What the task requires:
Could you copy each line of the entries that contains "stages"?

Saved data entries
What follows belongs to an exercise in optimizing a design on an open flow for small area, a short achievable clock period and few clock cycles per item; a production flow would make more cautious choices.
At most, simulation tests tie the RTL to the original design; equivalence was not proved.
Power and IR drop assume default switching activity.

==> flow/design.v (excerpt) <==
module motion_phase_classifier #(
   parameter int                          QUEUE_DEPTH = mpc_pkg::QUEUE_DEPTH_DEFAULT,
   parameter logic [mpc_pkg::HOLD_W-1:0] STATIONARY_HOLD_US =
      mpc_pkg::STATIONARY_HOLD_DEFAULT
) (
   input  logic                                clock,
   input  logic                                reset,
   input  logic                                req_push,
   output logic                                req_full,
   input  logic signed [mpc_pkg::SPEED_W-1:0]  req_linear_speed,
   input  logic signed [mpc_pkg::SPEED_W-1:0]  req_angular_rate,
   input  logic [mpc_pkg::TIME_W-1:0]          req_sample_time,
   input  logic                                req_discard,
   output logic                                rsp_empty,
   input  logic                                rsp_pop,
   output logic [1:0]                          rsp_motion_phase,
   output logic                                rsp_switch_pending,
   input  logic                                csr_valid,
   output logic                                csr_ready,
   input  logic [mpc_pkg::CSR_IDX_W-1:0]       csr_index,
   input  logic [mpc_pkg::CSR_DATA_W-1:0]      csr_data
);
Settings: LEC_CHECK=0, ABC_AREA=1, CAP_MARGIN=20, CORE_MARGIN=2, CORE_UTILIZATION=40, CTS_BUF_LIST=sky130_fd_sc_hd__clkbuf_8, CTS_CLUSTER_SIZE=16, SETUP_SLACK_MARGIN=2.0, SLEW_MARGIN=20; clock period 5.5 ns.
standard.sh (not shown) runs the stock make flow with config.mk's settings and CLKGATE_MAP_FILE= SYNTH_SCRIPT=/design/flow/synth_recipe.tcl, a recipe that flattens the netlist after the stock synthesis.
==> flow/flow/run.sh <==
#!/bin/bash
# The standard layout, with every port buffered by a plain buffer cell
# (repair may still resize it) instead of the default delay-buffer choice.
set -e
export BUFFER_PORTS_ARGS="-buffer_cell sky130_fd_sc_hd__buf_1"
bash standard.sh > standard.log 2>&1
The first run completed without violations.
Testbench counts at the start, summed over its fixed seeds: cycles 16,008, items 16,000.
Rerun with:
ABC_AREA = unset   (was 1)
CTS_BUF_LIST = unset   (was sky130_fd_sc_hd__clkbuf_8)
CTS_CLUSTER_SIZE = unset   (was 16)
=> Final area went up by 13%; global-route usage is higher by 1.4 points; hold slack improved by 0.091 ns.
Rerun with:
ABC_AREA = 1   (was unset)
SETUP_SLACK_MARGIN = 2.5   (was 2.0)
What happened:
- wire length went down by 8.6%
- global-route usage went down by 0.91 points
- critical path depth went up by 3
- utilization went up by 0.40 points
- total power went down by 1.3%
- worst setup slack improves by 0.55 ns
- maximum frequency went up by 18%
- count of clock-buffer cells in the layout is unchanged
Rerun with:
SETUP_SLACK_MARGIN = 2.0   (was 2.5)
After rerunning: Die area does not change; core utilization fell by 3.0 points; wire length went down by about 5.4%; maximum frequency is lower by about 5%; design area shrinks by about 6%; non-clock buffer count goes down by 29; clock skew hardly moves.
Rerun with:
ABC_AREA = unset   (was 1)
CTS_BUF_LIST = sky130_fd_sc_hd__clkbuf_8   (was unset)
CTS_CLUSTER_SIZE = 25   (was unset)
What happened: The new run completed without violations. Register-to-register slack loses 0.43 ns. Wire length is higher by 16%. Die area is higher by 4.1%. Worst setup slack loses 0.38 ns.
Rerun with:
==> flow/flow/run.sh (replaced) <==
#!/bin/bash
# The standard layout with two changes: every port is buffered by a plain
# buffer cell (repair may still resize it) instead of the default
# delay-buffer choice, and synthesis leaves adders to ABC instead of
# extracting full/half adder cells (same script, registers and names).
set -e
export BUFFER_PORTS_ARGS="-buffer_cell sky130_fd_sc_hd__buf_1"
export ADDER_MAP_FILE=
bash standard.sh > standard.log 2>&1
ABC_AREA = 1   (was unset)
CTS_BUF_LIST = unset   (was sky130_fd_sc_hd__clkbuf_8)
CTS_CLUSTER_SIZE = unset   (was 25)
The changed run completed with no timing, DRC or antenna violations.
Via count rises by 4.4%.
Sequential cell count stays the same.
Non-clock buffer count shrinks by 57.
Wire length decreases by 7.5%.
Critical path depth grows by 2.
Total power is higher by 5.6%.
Worst setup slack improved by 0.34 ns.
Core utilization falls by 1.8 points.
Final area decreases by about 6%.
Register-to-register slack is better by 0.50 ns.
First-iteration DRC count drops by 18%.

---

## v11
Starting RTL as in the previous note.
export LEC_CHECK = 0
export ABC_AREA = 1
export CAP_MARGIN = 20
export CORE_MARGIN = 2
export CORE_UTILIZATION = 40
export CTS_BUF_LIST = sky130_fd_sc_hd__clkbuf_8 sky130_fd_sc_hd__clkbuf_16
export CTS_CLUSTER_SIZE = 16
export SETUP_SLACK_MARGIN = 2.0
export SLEW_MARGIN = 20
create_clock -name core_clock -period 5.5 [get_ports {clock}]
==> flow/flow/run.sh <==
#!/bin/bash
# The standard layout, with every port buffered by a plain buffer cell
# (repair may still resize it) instead of the default delay-buffer choice.
set -e
export BUFFER_PORTS_ARGS="-buffer_cell sky130_fd_sc_hd__buf_1"
bash standard.sh > standard.log 2>&1
v11 completed; timing, DRC and antenna clean
Testbench counts of v11, summed over its fixed seeds: cycles 16,008, items 16,000.
Changes in v21 relative to v11:
- swapping 16 for 12 in CTS_CLUSTER_SIZE
- swapping sky130_fd_sc_hd__clkbuf_8 sky130_fd_sc_hd__clkbuf_16 for sky130_fd_sc_hd__clkbuf_8 in CTS_BUF_LIST
Results
v21 vs. v11: final instance area went down by 1.5%. Going from v11 to v21, wire length of the first global-routing pass did not really move; share of power burned in the clock network went down. v21 — combinational power share 1.9 points higher, v11 as reference. v21 vs. v11: wire length went up by 0.35%. Summary of v21 over v11: minimum period implied by the final worst setup slack lower; total buffers and inverters traversed by the critical path lower.

---

run A:
Another version of the RTL of motion_phase_classifier (not shown whole).
Size: about 200 flip-flops, roughly 12,000 um2 of cells after synthesis.
clock: 5.5 ns
lec_check: 0
abc_area: 1
cap_margin: 20
core_margin: 2
core_utilization: 40
cts_buf_list: sky130_fd_sc_hd__clkbuf_8
cts_cluster_size: 16
setup_slack_margin: 2.0
slew_margin: 20
Scripts as last shown in full above: flow/flow/run.sh
Testbench counts of run A, summed over its fixed seeds: cycles 16,008, items 16,000.
--- input diff run A..run B ---
- removing ABC_AREA (formerly 1)
- removing CTS_CLUSTER_SIZE (formerly 16)
- removing CTS_BUF_LIST (formerly sky130_fd_sc_hd__clkbuf_8)
- changing SETUP_SLACK_MARGIN from 2.0 to 1.5
Findings:
Delta (run B minus run A): longest individual stage delay on the worst path climbed 0.07 ns, register fraction of the total cell area now sits lower, row count increased by 1.6% relative to the old numbers.
Run B: fmax is 14% lower than what run A reported.
Between run B and run A, path length in cells of the critical path is lower for run B, run A comes in above that.
Run A vs run B, layer with the highest usage: met2 vs met1
Relative to run A, share of cell area taken by multi-input logic gates has increased by 4.2 points in run B.
Between run B and run A, it is run B whose sequential share of power is lower, by 3.9 points.
Run B vs. run A: initial standard-cell utilization of the core shows no meaningful change; flip-flop and latch count about even; synthesized instance count went down.
What run C does differently from run B at the input level:
- ABC_AREA newly set to 1
- SETUP_SLACK_MARGIN changed from 1.5 to 2.0
Results
Run C | stages: all done | timing, DRC, antenna: all pass
Run C against run B: core utilization has increased, setup slack has increased, routed wire length has decreased.
Setup changes, run C to run D
- putting CTS_CLUSTER_SIZE at 25 where nothing was set
- swapping 2.0 for 2.5 in SETUP_SLACK_MARGIN
- clearing ABC_AREA, which used to be 1
- putting CTS_BUF_LIST at sky130_fd_sc_hd__clkbuf_8 where nothing was set
Main combinational cell family by area after synthesis: compound AO/OA/AOI/OAI gates -> run D, simple AND/OR/NAND/NOR gates -> run C. Diff run D and run C: setup slack after placement higher in run C. Min die height across run D and run C: run C. Final period utilization came out higher on run D than on run C. NOTE clock power run C->run D decreased by more than a quarter. Run C reached the final stage; the timing, design-rule and antenna checks on its layout passed. Every stage of the flow completed for run D, and the final layout passed the timing, design-rule and antenna checks.
> inputs changed (run D -> run E)
- changing SETUP_SLACK_MARGIN from 2.5 to 2.0
Notes after the runs:
Run E | status: complete | timing, DRC, antenna: pass
Compared to run D, the router laid down less metal wire for run E.
In run E, the met2 wirelength from detailed routing came out about 2% below the value in run D.
Wire length on met3 came out higher on run E than on run D.
Compared with run D, in run E ratio of total power to cell area rose by 2.7%, combined global-route utilization of all metal layers lower.
From run D to run E, count of mapped cells out of synthesis did not move at all.
Between run E and run D, the violation count after the first detailed-route iteration figures differ only marginally.
Multi-input logic area (run E vs. run D) decreases slightly

---

motion_phase_classifier, a different RTL version from the one above (not shown whole).
Size in the first run: roughly 1200 cells after synthesis, about 200 flip-flops, ~120 I/O pins, roughly 13000 um^2 of cells after synthesis.
Design motion_phase_classifier, start of the top module:
module motion_phase_classifier #(
   parameter int                          QUEUE_DEPTH = mpc_pkg::QUEUE_DEPTH_DEFAULT,
   parameter logic [mpc_pkg::HOLD_W-1:0] STATIONARY_HOLD_US =
      mpc_pkg::STATIONARY_HOLD_DEFAULT
) (
   input  logic                                clock,
   input  logic                                reset,
   input  logic                                req_push,
   output logic                                req_full,
   input  logic signed [mpc_pkg::SPEED_W-1:0]  req_linear_speed,
   input  logic signed [mpc_pkg::SPEED_W-1:0]  req_angular_rate,
   input  logic [mpc_pkg::TIME_W-1:0]          req_sample_time,
   input  logic                                req_discard,
   output logic                                rsp_empty,
   input  logic                                rsp_pop,
   output logic [1:0]                          rsp_motion_phase,
   output logic                                rsp_switch_pending,
   input  logic                                csr_valid,
   output logic                                csr_ready,
   input  logic [mpc_pkg::CSR_IDX_W-1:0]       csr_index,
   input  logic [mpc_pkg::CSR_DATA_W-1:0]      csr_data
);
clock: 5.5 ns
lec_check: 0
cap_margin: 20
core_margin: 2
core_utilization: 40
slew_margin: 20
run.sh (not shown) runs the stock make flow with config.mk's settings and CLKGATE_MAP_FILE= SYNTH_SCRIPT=/design/flow/synth_recipe.tcl, a recipe that flattens the netlist after the stock synthesis.
Stock flow here: none of the scripts above is used.
Edit:
--- a/flow/config.mk
+++ b/flow/config.mk
@@ -10,0 +11 @@
+export SETUP_SLACK_MARGIN = 2.5
The changed run went through all stages and came out clean.
Sequential cell count stays the same.
Global-route usage grows by 1.9 points.
Cell count went up by 5.5%.
Clock power barely changes.
No run of this note included a check of the RTL's function; only the layout flow was run.

---

== trial 89 ==
motion_phase_classifier again, from the RTL that the note above started with.
// motion_phase_classifier
module motion_phase_classifier #(
   parameter int                          QUEUE_DEPTH = mpc_pkg::QUEUE_DEPTH_DEFAULT,
   parameter logic [mpc_pkg::HOLD_W-1:0] STATIONARY_HOLD_US =
      mpc_pkg::STATIONARY_HOLD_DEFAULT
) (
   input  logic                                clock,
   input  logic                                reset,
   input  logic                                req_push,
   output logic                                req_full,
   input  logic signed [mpc_pkg::SPEED_W-1:0]  req_linear_speed,
   input  logic signed [mpc_pkg::SPEED_W-1:0]  req_angular_rate,
   input  logic [mpc_pkg::TIME_W-1:0]          req_sample_time,
   input  logic                                req_discard,
   output logic                                rsp_empty,
   input  logic                                rsp_pop,
   output logic [1:0]                          rsp_motion_phase,
   output logic                                rsp_switch_pending,
   input  logic                                csr_valid,
   output logic                                csr_ready,
   input  logic [mpc_pkg::CSR_IDX_W-1:0]       csr_index,
   input  logic [mpc_pkg::CSR_DATA_W-1:0]      csr_data
);
export LEC_CHECK = 0
export CAP_MARGIN = 20
export CORE_MARGIN = 2
export CORE_UTILIZATION = 40
export SETUP_SLACK_MARGIN = 1.5
export SLEW_MARGIN = 20
create_clock -name core_clock -period 5.5 [get_ports {clock}]
#### Input delta (build 59 over trial 89)
Settings: SETUP_SLACK_MARGIN now 2.0, was 1.5.
==> flow/flow/run.sh (new file) <==
#!/bin/bash
# The standard layout, with every port buffered by a plain buffer cell
# (repair may still resize it) instead of the default delay-buffer choice.
set -e
cp standard.sh synth_recipe.tcl config.mk constraint.sdc out/ 2>/dev/null || true
export BUFFER_PORTS_ARGS="-buffer_cell sky130_fd_sc_hd__buf_1"
bash standard.sh > standard.log 2>&1
==> flow/standard.sh (new file) <==
#!/bin/bash
# synth_recipe.tcl (not shown) runs the flow's synth.tcl, then flattens the netlist and writes it again
# the make line also repeats each setting of config.mk as NAME=value (left out here)
make -C /OpenROAD-flow-scripts/flow DESIGN_CONFIG=/design/flow/config.mk WORK_HOME=/design/flow/orfs CLKGATE_MAP_FILE= SYNTH_SCRIPT=/design/flow/synth_recipe.tcl "${@:-finish}"
removed: flow/run.sh
### Flow results
- On cell count after placement, trial 89 and build 59 are basically level.
- Sort trial 89 and build 59 by power of the combinational group, ascending, and trial 89 comes first.
- Looking at post-detailed-routing wire length across both flows, build 59 is the weaker of the two, with trial 89 ahead.
- Build 59: iteration count of the initial detailed-routing pass lower than trial 89
- Summary of build 59 over trial 89: design area went up 2.2%, setup slack went up 290 ps, number of cells on the worst reg-to-reg path went up 2.
- The core of build 59 is more densely filled than that of trial 89.
No functional check of the RTL was part of any run of this note.

[re-timing with driven ports]
Ports are ideal in the flow. The routed layouts listed here were re-timed in OpenROAD. Step 1, drivers: a clkbuf_16 drives clock and a buf_2 each remaining input, both assumed. Step 2, shift: input delay + t, output delay - t, t = (earliest + latest rising clock arrival at the registers) / 2. This alone moves slack from input paths to output paths. Slacks: ideal ports / drivers / drivers and shift; pairs: ideal ports / drivers.
run | shift t [ns] | slack for setup (ns) | hold WS [ns] | worst setup path at the end | worst register clock-pin slew, ns
the first run of note 1 | 0.522 | 2.354 / 2.354 / 1.863 | 0.559 / 0.559 / 0.559 | input to register | 0.11 / 0.11
the second run of note 1 | 0.481 | 1.910 / 1.864 / 1.382 | 0.650 / 0.650 / 0.650 | input to register | 0.08 / 0.08
the third run of note 1 | 0.485 | 2.456 / 2.455 / 1.970 | 0.553 / 0.553 / 0.553 | input to register | 0.08 / 0.08
the fourth run of note 1 | 0.484 | 2.304 / 2.334 / 1.850 | 0.555 / 0.555 / 0.555 | input to register | 0.08 / 0.08
the fifth run of note 1 | 0.517 | 1.921 / 1.921 / 1.478 | 0.655 / 0.655 / 0.655 | input to register | 0.12 / 0.12
the sixth run of note 1 | 0.501 | 2.263 / 2.290 / 1.789 | 0.597 / 0.597 / 0.597 | input to register | 0.10 / 0.10
v11 | 0.484 | 2.304 / 2.334 / 1.850 | 0.555 / 0.555 / 0.555 | input to register | 0.08 / 0.08
v21 | 0.522 | 2.354 / 2.354 / 1.863 | 0.559 / 0.559 / 0.559 | input to register | 0.11 / 0.11
run A | 0.509 | 2.262 / 2.262 / 1.915 | 0.550 / 0.550 / 0.550 | input to register | 0.12 / 0.12
run B | 0.490 | 1.728 / 1.728 / 1.265 | 0.686 / 0.686 / 0.686 | input to register | 0.09 / 0.09
run C | 0.478 | 2.274 / 2.274 / 1.880 | 0.549 / 0.549 / 0.549 | input to register | 0.08 / 0.08
run D | 0.524 | 1.926 / 1.926 / 1.473 | 0.672 / 0.672 / 0.672 | input to register | 0.11 / 0.11
run E | 0.535 | 1.947 / 1.947 / 1.460 | 0.677 / 0.677 / 0.677 | input to register | 0.12 / 0.12
the first run of note 4 | 0.485 | 1.093 / 1.126 / 0.641 | 0.682 / 0.682 / 0.682 | input to register | 0.08 / 0.08
the second run of note 4 | 0.496 | 2.010 / 1.893 / 1.397 | 0.604 / 0.604 / 0.604 | input to register | 0.08 / 0.08
trial 89 | 0.485 | 1.619 / 1.648 / 1.163 | 0.757 / 0.757 / 0.757 | input to register | 0.09 / 0.09
build 59 | 0.488 | 1.907 / 1.903 / 1.415 | 0.693 / 0.693 / 0.693 | input to register | 0.09 / 0.09
After both steps setup and hold are still met in every run listed. The setup slack of the second run of note 4, which loses most, moves by -0.117 ns with the drivers and by -0.613 ns with both steps.
This is an optimization exercise on Yosys and OpenROAD, whose aim is small area, not a production implementation. Function was checked by simulation only, so behaviour that the tests miss may differ from the original. Power figures rest on the tool's default switching activity, not on a simulated workload.

--- flow/config.mk ---
export PLATFORM = sky130hd
export DESIGN_NAME = axi_adxl345
export DESIGN_NICKNAME = axi_adxl345
export VERILOG_FILES = /design/flow/design.v
export SDC_FILE = /design/flow/constraint.sdc
export NUM_CORES = 4
export LEC_CHECK = 0
export CAP_MARGIN = 40
export CORE_MARGIN = 2
export CORE_UTILIZATION = 40
export SLEW_MARGIN = 30
--- flow/constraint.sdc ---
create_clock -name core_clock -period 10.0 [get_ports {S_AXI_LITE_ACLK}]
set_input_delay 2.0000 -clock core_clock [delete_from_list [all_inputs] [get_ports {S_AXI_LITE_ACLK}]]
set_output_delay 2.0000 -clock core_clock [all_outputs]
set_load 0.01 [all_outputs]
--- flow/design.v ---
`timescale 1ns/1ps
package adxl_pkg;
    typedef logic [6-1:0]   axi_addr_t;
    typedef logic [32-1:0]   axi_data_t;
    typedef logic [32/8-1:0] axi_strb_t;
    typedef logic [7:0] byte_t;
    typedef logic [5:0] reg_addr_t;    
    typedef enum logic [2:0] {
        idle,
        check,
        send_write,
        next_addr,
        send_read,
        receive
    } seq_state_t;
endpackage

Output:
Run C | stages: all done | timing, DRC, antenna: all pass
The changed run went through all stages and came out clean.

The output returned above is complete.